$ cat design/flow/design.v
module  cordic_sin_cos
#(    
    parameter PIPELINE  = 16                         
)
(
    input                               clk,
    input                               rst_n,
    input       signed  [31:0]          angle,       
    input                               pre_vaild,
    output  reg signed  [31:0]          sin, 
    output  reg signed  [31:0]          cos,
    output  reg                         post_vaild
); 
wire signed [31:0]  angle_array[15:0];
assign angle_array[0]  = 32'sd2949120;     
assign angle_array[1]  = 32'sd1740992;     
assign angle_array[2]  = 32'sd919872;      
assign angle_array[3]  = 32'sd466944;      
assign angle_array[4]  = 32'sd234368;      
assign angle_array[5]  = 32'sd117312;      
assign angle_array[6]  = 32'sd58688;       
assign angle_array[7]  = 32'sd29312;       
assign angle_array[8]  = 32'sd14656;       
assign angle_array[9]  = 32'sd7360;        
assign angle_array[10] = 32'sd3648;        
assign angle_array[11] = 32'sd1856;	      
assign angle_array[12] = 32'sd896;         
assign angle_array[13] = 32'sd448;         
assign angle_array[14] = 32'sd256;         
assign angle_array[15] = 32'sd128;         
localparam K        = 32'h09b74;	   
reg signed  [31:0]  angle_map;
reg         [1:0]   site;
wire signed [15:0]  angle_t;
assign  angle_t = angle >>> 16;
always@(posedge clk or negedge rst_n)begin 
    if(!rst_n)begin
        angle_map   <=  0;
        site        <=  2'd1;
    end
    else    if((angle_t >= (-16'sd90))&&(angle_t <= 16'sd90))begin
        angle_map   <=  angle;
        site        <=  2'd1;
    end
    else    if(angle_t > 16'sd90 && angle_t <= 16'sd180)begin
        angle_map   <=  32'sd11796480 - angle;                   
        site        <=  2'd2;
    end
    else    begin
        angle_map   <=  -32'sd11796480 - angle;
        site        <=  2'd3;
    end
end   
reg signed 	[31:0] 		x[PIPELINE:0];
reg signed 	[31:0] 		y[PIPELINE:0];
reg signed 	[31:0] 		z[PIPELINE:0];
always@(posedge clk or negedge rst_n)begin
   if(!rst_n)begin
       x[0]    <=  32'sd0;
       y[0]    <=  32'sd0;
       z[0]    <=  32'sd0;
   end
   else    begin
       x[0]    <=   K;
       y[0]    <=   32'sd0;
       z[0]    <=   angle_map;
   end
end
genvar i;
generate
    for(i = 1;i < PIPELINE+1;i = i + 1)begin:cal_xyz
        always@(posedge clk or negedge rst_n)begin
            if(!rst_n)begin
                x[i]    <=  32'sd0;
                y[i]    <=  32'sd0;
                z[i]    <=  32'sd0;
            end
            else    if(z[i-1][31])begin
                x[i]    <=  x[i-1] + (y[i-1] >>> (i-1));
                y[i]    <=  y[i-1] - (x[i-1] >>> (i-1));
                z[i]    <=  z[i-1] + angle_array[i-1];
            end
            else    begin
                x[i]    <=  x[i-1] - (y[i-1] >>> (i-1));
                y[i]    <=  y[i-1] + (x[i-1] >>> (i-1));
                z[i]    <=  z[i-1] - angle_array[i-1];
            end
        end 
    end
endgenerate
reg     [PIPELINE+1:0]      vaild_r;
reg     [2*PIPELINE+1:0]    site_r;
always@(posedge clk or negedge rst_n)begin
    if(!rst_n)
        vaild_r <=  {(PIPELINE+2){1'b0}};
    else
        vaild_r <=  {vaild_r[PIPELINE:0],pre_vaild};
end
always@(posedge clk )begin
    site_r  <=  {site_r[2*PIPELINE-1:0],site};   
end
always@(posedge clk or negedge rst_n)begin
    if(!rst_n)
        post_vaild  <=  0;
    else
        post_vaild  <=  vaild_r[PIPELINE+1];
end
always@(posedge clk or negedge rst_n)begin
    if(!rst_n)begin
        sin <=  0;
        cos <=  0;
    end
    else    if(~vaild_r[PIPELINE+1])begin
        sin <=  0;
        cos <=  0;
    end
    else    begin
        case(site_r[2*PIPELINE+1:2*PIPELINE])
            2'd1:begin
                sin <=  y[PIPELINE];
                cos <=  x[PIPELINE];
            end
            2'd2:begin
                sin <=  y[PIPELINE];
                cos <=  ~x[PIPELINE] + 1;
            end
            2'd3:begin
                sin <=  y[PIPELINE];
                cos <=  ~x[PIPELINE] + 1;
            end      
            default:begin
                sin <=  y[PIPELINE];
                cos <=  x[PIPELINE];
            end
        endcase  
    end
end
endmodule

---

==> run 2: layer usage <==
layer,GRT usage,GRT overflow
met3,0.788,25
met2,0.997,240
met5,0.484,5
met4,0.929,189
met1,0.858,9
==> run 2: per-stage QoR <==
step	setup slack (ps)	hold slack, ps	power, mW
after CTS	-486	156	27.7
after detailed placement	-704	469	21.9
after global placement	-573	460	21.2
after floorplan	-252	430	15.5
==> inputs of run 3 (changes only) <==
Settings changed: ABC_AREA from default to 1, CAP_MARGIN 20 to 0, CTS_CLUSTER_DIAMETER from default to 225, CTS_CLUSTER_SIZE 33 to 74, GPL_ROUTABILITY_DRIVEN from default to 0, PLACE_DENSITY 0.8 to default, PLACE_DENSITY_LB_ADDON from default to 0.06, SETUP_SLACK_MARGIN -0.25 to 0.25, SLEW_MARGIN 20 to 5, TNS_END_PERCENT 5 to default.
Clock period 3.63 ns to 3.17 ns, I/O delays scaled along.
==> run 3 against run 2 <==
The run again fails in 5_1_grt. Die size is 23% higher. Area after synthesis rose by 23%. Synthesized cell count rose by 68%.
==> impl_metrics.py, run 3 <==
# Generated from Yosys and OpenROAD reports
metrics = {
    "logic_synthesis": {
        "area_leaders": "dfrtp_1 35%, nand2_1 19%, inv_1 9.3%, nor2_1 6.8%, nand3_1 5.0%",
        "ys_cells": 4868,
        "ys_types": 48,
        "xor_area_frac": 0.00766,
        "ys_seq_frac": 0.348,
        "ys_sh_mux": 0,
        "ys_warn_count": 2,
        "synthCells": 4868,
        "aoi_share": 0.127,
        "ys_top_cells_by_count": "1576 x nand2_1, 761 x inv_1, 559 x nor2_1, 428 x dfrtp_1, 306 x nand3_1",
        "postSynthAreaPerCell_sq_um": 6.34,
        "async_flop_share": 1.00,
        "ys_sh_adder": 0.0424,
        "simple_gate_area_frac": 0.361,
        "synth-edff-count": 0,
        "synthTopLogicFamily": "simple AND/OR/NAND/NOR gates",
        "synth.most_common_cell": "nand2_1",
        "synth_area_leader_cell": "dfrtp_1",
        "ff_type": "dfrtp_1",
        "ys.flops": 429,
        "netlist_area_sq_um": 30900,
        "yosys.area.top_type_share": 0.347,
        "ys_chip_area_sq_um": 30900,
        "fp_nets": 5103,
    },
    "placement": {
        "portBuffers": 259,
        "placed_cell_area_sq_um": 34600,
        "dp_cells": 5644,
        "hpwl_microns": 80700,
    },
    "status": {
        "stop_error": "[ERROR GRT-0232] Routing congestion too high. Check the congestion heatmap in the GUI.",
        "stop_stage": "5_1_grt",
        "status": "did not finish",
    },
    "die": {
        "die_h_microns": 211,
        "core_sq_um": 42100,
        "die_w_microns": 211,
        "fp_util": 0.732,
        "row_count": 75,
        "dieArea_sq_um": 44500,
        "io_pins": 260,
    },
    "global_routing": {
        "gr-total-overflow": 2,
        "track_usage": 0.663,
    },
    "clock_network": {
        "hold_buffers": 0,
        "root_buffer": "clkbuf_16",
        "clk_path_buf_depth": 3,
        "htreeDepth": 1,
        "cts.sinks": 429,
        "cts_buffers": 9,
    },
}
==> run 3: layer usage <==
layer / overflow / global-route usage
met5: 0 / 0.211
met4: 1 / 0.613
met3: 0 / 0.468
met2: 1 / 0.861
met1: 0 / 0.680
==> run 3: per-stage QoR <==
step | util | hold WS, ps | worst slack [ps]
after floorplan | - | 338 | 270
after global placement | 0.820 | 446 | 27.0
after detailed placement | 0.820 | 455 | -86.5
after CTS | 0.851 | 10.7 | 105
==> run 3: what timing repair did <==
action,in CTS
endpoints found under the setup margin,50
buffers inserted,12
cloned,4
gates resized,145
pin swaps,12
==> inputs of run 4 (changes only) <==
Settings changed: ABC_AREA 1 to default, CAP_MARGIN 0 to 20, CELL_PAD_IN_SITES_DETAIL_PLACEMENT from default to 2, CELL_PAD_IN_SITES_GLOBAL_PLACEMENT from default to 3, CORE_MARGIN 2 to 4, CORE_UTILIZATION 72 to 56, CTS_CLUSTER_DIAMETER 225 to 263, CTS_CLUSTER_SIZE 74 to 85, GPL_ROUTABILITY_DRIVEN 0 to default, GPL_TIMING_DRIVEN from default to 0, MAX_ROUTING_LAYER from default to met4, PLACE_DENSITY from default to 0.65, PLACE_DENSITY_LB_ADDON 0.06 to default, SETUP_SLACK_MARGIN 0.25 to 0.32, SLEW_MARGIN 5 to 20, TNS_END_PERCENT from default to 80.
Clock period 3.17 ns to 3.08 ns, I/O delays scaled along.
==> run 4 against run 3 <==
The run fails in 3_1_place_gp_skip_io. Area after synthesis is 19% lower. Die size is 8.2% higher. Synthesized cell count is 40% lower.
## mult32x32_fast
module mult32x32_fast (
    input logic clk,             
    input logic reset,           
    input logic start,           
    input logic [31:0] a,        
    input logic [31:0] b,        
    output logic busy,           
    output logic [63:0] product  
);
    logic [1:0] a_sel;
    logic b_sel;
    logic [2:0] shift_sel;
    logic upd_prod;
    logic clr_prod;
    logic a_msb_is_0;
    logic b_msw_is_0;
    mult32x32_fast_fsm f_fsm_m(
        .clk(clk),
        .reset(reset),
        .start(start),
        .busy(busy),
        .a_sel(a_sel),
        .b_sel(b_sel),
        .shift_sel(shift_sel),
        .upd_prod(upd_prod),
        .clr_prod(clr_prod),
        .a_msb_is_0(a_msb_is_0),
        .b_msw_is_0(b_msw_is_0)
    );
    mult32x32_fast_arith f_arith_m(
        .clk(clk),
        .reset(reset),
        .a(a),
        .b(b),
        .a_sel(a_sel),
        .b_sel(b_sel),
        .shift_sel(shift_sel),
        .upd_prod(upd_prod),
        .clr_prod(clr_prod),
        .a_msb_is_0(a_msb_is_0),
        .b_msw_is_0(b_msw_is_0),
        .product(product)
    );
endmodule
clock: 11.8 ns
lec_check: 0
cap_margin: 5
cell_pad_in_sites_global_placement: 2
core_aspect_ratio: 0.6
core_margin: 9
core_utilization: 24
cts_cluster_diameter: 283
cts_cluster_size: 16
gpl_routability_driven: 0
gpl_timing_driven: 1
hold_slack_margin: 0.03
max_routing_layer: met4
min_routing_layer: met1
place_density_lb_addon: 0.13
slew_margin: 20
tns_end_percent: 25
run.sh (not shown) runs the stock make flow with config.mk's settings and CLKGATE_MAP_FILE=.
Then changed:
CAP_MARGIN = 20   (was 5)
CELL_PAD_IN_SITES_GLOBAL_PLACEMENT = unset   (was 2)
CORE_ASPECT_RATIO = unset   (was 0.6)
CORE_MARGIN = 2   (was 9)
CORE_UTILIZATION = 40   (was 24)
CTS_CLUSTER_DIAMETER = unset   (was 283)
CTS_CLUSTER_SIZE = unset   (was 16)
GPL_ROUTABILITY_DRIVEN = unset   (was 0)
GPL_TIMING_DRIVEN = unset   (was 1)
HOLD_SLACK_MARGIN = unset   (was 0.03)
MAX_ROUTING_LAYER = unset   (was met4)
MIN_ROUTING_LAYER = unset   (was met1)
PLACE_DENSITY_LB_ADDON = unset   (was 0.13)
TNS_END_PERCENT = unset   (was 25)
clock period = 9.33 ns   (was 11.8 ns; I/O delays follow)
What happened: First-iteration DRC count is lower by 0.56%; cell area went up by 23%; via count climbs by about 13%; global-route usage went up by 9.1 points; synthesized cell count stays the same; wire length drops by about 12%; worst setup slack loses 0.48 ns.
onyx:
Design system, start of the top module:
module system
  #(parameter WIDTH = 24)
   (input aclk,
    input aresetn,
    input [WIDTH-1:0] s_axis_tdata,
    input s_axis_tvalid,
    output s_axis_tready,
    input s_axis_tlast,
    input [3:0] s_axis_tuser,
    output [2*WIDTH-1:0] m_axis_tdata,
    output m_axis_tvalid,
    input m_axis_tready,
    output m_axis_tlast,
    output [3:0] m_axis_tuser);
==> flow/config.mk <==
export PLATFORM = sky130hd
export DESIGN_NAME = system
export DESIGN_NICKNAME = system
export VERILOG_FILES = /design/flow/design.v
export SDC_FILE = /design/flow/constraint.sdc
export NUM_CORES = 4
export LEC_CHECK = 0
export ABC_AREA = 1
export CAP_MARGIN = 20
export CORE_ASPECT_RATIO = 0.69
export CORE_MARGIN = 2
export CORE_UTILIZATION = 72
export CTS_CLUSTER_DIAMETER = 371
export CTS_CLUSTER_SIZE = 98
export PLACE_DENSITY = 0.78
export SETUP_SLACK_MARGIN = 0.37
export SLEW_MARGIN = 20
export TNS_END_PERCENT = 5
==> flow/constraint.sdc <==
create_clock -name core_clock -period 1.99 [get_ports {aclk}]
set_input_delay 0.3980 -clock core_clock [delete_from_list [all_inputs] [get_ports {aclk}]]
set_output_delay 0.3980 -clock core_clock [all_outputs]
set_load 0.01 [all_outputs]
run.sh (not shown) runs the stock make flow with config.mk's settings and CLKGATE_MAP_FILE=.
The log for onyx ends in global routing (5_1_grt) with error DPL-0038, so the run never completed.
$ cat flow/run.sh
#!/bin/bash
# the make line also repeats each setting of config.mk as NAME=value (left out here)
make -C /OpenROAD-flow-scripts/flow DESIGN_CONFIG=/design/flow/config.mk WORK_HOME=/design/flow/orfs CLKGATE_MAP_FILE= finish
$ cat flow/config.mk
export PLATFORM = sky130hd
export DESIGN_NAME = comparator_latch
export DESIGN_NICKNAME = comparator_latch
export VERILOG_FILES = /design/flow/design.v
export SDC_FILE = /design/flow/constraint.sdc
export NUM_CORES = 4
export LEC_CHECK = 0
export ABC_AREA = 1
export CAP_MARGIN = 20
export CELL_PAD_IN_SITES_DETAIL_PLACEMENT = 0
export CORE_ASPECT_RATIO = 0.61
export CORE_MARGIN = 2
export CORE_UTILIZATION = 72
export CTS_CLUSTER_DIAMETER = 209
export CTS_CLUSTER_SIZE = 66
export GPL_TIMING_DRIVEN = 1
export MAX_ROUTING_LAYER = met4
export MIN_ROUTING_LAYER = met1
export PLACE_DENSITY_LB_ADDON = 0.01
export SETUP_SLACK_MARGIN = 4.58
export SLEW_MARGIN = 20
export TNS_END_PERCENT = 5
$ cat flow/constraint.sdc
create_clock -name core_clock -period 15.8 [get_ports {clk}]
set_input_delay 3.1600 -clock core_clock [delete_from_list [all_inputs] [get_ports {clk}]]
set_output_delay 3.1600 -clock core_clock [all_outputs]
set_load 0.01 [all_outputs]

**Problem to solve:** Search the records above for "floorplan". Copy each line where it is found.

**Result for this task:**
after floorplan	-252	430	15.5
after floorplan | - | 338 | 270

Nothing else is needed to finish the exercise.